** Data extracts **
════
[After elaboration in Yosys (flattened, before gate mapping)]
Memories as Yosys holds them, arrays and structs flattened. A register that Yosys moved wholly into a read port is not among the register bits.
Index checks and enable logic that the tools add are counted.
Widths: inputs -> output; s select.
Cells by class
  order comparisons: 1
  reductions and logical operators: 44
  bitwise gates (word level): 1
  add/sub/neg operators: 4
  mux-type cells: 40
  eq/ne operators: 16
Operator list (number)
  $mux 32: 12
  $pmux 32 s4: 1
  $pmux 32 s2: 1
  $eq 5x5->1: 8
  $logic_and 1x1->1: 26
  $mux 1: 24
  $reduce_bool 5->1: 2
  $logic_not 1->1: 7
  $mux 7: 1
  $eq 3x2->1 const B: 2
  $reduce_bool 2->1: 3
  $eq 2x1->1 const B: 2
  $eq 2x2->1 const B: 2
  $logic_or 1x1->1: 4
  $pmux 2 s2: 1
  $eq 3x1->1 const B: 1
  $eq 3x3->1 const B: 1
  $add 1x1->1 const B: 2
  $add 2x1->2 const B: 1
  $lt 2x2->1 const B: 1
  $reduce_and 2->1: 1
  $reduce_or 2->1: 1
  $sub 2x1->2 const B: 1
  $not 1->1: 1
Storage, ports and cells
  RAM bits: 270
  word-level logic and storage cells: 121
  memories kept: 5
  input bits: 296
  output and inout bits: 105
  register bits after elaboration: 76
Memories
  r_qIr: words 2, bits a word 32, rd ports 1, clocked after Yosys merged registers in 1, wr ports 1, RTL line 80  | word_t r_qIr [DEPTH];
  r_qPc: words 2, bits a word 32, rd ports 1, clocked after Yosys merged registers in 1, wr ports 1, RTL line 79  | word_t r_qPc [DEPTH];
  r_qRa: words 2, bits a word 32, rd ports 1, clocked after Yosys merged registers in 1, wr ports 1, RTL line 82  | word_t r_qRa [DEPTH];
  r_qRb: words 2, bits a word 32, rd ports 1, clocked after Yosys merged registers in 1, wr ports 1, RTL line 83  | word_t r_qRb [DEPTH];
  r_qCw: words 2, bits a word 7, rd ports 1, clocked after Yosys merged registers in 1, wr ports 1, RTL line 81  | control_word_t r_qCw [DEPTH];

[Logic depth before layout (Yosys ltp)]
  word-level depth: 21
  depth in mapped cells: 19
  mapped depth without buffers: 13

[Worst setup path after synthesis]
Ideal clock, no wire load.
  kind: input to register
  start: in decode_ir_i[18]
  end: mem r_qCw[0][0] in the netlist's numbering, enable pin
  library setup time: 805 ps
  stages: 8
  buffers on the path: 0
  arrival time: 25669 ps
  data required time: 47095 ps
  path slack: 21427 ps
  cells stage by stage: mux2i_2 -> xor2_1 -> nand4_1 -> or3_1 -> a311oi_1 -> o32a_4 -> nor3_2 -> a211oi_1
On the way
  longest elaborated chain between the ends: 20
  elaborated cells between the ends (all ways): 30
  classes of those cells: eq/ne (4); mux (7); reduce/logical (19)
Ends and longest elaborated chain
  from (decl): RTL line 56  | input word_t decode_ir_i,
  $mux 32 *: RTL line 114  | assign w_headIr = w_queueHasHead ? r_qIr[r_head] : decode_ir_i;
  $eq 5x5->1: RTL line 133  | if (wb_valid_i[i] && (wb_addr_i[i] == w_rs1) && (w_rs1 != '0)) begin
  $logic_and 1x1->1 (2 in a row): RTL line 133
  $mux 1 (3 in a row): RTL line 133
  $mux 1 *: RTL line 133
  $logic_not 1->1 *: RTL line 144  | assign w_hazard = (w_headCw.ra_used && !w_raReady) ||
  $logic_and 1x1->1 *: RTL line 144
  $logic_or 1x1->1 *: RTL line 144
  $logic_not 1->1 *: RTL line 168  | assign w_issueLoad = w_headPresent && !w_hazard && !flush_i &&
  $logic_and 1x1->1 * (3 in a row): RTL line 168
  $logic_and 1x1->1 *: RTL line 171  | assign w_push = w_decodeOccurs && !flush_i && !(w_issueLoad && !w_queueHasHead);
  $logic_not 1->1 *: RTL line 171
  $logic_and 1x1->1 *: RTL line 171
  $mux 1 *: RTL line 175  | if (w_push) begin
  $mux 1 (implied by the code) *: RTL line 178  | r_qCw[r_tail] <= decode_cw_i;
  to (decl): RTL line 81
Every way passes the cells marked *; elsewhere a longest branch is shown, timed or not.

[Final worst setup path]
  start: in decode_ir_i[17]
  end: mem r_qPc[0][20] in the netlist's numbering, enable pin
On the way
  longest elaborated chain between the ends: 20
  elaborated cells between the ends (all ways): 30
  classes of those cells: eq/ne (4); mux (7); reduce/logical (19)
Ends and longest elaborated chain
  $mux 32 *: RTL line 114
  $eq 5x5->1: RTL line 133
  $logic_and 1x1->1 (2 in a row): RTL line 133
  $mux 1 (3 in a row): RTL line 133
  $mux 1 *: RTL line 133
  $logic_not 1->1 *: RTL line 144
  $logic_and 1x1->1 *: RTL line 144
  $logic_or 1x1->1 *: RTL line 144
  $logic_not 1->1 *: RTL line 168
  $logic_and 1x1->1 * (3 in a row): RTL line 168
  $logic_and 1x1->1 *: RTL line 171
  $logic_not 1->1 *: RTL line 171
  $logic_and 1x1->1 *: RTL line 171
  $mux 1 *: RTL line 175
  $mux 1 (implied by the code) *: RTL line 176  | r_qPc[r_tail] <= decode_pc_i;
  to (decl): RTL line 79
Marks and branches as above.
════
** What you are asked to do **
From the listing, tally every line with the word "start" in it and give only the tally.

** Reply **
2